• **Collected data entries**:

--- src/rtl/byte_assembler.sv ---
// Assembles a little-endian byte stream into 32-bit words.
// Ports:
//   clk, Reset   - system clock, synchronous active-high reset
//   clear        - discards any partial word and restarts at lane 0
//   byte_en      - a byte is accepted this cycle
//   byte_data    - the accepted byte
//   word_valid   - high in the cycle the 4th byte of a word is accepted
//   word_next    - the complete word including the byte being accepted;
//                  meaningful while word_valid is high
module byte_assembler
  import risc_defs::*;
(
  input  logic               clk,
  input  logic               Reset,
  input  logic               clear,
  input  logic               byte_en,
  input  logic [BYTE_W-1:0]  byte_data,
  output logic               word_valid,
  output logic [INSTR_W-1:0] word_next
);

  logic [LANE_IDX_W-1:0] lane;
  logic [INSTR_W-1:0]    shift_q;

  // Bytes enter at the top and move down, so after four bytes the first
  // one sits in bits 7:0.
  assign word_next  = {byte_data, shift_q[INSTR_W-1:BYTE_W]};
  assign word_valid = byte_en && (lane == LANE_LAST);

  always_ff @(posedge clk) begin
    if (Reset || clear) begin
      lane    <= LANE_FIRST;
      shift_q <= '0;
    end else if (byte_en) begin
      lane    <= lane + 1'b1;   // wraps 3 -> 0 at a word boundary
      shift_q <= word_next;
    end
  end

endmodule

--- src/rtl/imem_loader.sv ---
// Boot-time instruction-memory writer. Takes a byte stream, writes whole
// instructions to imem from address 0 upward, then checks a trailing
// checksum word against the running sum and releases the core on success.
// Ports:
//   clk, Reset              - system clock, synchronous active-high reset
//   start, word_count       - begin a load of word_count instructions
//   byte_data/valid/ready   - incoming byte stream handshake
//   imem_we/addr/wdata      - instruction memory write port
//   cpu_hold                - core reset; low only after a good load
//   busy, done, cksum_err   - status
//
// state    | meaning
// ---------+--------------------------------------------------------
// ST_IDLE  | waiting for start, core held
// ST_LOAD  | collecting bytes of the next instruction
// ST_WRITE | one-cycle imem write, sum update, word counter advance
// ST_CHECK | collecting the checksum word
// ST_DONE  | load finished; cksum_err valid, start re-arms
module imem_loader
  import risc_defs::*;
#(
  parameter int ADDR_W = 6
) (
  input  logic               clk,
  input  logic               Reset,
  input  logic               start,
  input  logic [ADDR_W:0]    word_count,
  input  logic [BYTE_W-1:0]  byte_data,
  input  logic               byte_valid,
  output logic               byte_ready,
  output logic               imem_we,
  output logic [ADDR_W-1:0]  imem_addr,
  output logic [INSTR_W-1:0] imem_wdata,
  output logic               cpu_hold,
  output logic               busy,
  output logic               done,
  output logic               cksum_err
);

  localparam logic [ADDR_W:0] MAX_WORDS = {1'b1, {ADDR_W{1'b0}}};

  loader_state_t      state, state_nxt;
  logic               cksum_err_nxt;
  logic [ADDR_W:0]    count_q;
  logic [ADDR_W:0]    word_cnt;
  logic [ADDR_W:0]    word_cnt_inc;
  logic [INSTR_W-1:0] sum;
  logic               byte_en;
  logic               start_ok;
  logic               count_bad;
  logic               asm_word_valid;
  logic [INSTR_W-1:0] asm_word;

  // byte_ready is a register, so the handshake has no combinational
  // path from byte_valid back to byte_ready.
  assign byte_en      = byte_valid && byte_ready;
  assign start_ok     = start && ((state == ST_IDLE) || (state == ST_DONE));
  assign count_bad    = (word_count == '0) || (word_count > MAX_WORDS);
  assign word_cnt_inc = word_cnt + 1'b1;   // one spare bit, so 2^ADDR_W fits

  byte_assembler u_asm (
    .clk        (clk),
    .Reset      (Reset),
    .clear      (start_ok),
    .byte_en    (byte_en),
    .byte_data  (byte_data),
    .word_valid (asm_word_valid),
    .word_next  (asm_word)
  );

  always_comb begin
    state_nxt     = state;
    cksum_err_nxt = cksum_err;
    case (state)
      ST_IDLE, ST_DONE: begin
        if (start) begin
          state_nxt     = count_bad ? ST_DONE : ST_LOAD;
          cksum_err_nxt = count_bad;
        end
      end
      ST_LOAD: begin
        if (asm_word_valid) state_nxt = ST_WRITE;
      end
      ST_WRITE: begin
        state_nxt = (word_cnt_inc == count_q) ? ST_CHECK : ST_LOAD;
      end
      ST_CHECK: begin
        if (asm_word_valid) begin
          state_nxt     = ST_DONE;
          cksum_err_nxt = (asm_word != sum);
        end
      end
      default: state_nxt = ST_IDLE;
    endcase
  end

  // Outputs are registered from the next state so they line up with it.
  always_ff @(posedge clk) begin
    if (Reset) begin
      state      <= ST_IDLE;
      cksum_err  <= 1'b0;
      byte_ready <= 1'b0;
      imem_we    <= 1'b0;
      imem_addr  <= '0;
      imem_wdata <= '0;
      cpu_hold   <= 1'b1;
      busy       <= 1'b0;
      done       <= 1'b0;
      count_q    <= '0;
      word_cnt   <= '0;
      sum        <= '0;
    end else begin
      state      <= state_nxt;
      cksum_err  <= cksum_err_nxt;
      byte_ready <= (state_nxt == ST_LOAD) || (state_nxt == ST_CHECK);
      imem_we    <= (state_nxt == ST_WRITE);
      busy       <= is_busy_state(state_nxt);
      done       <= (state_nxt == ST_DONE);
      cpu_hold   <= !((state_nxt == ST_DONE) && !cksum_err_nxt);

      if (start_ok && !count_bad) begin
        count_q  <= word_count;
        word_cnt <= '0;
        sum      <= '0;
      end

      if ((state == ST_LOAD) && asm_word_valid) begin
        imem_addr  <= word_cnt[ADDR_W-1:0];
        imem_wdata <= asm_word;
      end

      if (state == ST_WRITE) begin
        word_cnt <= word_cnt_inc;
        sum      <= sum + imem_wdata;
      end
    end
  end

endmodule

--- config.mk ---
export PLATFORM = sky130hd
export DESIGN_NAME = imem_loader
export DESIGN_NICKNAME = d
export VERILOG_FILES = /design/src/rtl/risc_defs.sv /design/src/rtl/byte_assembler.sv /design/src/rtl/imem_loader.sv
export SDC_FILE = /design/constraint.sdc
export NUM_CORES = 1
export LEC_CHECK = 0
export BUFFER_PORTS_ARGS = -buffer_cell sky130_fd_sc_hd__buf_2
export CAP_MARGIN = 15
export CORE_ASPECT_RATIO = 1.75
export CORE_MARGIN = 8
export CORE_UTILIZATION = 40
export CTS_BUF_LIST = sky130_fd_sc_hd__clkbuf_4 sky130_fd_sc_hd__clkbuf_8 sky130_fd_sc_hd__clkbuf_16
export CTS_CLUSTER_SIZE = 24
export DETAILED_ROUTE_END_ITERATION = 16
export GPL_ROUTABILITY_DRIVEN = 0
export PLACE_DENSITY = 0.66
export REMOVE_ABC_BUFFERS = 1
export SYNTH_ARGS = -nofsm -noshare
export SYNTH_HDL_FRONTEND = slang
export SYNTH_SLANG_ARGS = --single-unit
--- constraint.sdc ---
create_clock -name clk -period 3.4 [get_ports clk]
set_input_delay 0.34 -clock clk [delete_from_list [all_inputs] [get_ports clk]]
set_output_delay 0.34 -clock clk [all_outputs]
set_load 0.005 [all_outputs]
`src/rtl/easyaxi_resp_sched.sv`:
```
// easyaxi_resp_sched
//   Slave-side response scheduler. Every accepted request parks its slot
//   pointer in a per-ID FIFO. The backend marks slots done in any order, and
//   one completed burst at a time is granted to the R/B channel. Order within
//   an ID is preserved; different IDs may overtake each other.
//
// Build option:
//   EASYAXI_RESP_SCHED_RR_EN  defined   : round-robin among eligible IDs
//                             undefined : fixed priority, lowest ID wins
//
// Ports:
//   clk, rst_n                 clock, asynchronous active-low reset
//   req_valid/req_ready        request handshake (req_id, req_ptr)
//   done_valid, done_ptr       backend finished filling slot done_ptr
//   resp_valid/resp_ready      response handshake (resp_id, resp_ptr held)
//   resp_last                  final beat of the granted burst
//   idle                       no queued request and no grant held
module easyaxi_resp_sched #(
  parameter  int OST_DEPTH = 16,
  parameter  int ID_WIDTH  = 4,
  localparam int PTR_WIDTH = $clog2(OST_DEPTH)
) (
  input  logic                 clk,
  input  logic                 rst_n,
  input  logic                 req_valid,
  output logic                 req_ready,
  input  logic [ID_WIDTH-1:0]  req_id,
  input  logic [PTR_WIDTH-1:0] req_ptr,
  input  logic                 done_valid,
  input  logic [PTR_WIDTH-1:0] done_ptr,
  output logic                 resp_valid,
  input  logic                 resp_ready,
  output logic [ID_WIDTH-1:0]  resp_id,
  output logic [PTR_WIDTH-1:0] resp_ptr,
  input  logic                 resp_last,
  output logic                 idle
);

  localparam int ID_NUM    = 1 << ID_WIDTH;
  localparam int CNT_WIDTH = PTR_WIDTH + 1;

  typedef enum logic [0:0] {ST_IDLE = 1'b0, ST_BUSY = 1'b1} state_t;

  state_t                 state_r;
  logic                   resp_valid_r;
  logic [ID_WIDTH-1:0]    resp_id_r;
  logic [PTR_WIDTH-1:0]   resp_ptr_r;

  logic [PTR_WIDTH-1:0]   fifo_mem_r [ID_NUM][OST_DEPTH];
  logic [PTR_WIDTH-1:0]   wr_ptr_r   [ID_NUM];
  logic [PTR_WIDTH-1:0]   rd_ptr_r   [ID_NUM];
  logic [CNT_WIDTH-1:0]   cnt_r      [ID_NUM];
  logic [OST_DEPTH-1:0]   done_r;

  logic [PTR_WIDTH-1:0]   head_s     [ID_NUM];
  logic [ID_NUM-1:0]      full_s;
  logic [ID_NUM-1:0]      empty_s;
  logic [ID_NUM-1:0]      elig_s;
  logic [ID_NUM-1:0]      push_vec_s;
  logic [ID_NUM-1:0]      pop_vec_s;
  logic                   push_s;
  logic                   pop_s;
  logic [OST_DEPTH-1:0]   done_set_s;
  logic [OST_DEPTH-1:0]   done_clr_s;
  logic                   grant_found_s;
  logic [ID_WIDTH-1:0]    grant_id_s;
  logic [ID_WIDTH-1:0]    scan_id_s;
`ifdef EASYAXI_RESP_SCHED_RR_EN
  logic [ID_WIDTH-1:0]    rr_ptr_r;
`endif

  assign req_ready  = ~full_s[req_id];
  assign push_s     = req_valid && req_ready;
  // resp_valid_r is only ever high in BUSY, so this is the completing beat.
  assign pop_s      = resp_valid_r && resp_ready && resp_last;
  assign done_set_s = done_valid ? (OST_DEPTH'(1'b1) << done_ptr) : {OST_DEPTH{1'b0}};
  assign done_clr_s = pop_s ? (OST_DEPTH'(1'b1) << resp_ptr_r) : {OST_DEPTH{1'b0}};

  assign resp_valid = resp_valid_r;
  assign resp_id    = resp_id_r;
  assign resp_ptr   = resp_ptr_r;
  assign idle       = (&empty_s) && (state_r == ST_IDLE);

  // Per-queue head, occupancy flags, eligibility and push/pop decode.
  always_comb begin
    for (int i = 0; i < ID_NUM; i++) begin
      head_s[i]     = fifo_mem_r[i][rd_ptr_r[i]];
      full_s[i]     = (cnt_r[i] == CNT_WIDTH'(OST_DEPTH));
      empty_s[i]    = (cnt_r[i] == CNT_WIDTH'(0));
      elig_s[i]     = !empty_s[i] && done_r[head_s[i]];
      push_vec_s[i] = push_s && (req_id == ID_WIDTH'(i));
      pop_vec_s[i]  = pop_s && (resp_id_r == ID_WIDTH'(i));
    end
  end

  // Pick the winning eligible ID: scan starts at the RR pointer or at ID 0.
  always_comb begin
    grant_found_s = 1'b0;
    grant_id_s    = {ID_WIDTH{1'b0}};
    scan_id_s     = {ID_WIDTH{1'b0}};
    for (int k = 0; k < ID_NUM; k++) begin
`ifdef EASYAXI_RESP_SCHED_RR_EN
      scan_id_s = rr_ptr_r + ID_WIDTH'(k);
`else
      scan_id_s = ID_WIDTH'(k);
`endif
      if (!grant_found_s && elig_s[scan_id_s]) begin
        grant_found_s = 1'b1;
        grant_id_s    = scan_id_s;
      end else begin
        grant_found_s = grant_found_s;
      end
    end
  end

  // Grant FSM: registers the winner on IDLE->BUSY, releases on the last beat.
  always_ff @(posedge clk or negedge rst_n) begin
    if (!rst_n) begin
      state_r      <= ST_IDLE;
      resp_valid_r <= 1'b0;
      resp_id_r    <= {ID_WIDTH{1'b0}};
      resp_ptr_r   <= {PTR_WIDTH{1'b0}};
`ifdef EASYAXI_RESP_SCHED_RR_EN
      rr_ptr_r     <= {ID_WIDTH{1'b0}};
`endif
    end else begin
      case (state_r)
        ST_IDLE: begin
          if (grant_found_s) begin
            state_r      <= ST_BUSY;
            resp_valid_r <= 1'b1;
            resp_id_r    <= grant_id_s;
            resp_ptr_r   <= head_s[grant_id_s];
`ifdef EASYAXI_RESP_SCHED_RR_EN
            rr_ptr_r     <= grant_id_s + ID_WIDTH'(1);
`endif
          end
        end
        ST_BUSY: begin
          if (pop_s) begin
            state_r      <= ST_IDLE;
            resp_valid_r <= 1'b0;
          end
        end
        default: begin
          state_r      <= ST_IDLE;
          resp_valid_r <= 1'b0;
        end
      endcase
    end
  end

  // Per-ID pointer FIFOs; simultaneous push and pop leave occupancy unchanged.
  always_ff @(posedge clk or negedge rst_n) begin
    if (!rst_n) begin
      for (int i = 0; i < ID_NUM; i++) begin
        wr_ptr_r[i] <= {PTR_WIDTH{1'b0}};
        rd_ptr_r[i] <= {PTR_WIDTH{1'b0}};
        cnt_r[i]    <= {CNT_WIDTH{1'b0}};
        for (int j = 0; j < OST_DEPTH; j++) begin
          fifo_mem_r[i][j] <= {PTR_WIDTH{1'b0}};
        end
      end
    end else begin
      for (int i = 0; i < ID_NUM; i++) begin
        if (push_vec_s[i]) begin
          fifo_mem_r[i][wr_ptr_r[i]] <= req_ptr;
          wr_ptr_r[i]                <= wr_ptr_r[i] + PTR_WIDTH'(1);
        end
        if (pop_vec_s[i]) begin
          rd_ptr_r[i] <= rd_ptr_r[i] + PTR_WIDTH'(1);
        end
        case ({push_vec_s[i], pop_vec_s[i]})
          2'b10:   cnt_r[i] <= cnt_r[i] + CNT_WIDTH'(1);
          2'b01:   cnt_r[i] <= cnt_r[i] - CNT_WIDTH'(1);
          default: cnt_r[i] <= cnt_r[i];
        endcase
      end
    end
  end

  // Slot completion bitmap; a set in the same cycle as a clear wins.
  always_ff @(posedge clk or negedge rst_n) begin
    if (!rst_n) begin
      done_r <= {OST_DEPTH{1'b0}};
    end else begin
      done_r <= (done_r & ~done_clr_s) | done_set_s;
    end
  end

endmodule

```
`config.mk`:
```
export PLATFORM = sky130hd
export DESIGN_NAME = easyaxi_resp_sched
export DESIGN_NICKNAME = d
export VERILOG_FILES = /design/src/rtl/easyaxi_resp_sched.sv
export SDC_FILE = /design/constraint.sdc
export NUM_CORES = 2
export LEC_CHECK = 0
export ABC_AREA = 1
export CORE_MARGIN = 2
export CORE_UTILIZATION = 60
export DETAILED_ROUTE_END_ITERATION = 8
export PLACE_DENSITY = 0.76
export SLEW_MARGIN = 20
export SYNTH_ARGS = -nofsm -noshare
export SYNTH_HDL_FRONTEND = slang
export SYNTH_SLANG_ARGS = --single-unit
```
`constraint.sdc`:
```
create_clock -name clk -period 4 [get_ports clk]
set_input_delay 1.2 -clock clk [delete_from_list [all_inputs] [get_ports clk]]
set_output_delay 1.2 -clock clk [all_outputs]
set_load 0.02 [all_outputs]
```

• **What this task involves**: Provide only the number of lines above that contain the word "localparam".

• **Task solution**: 4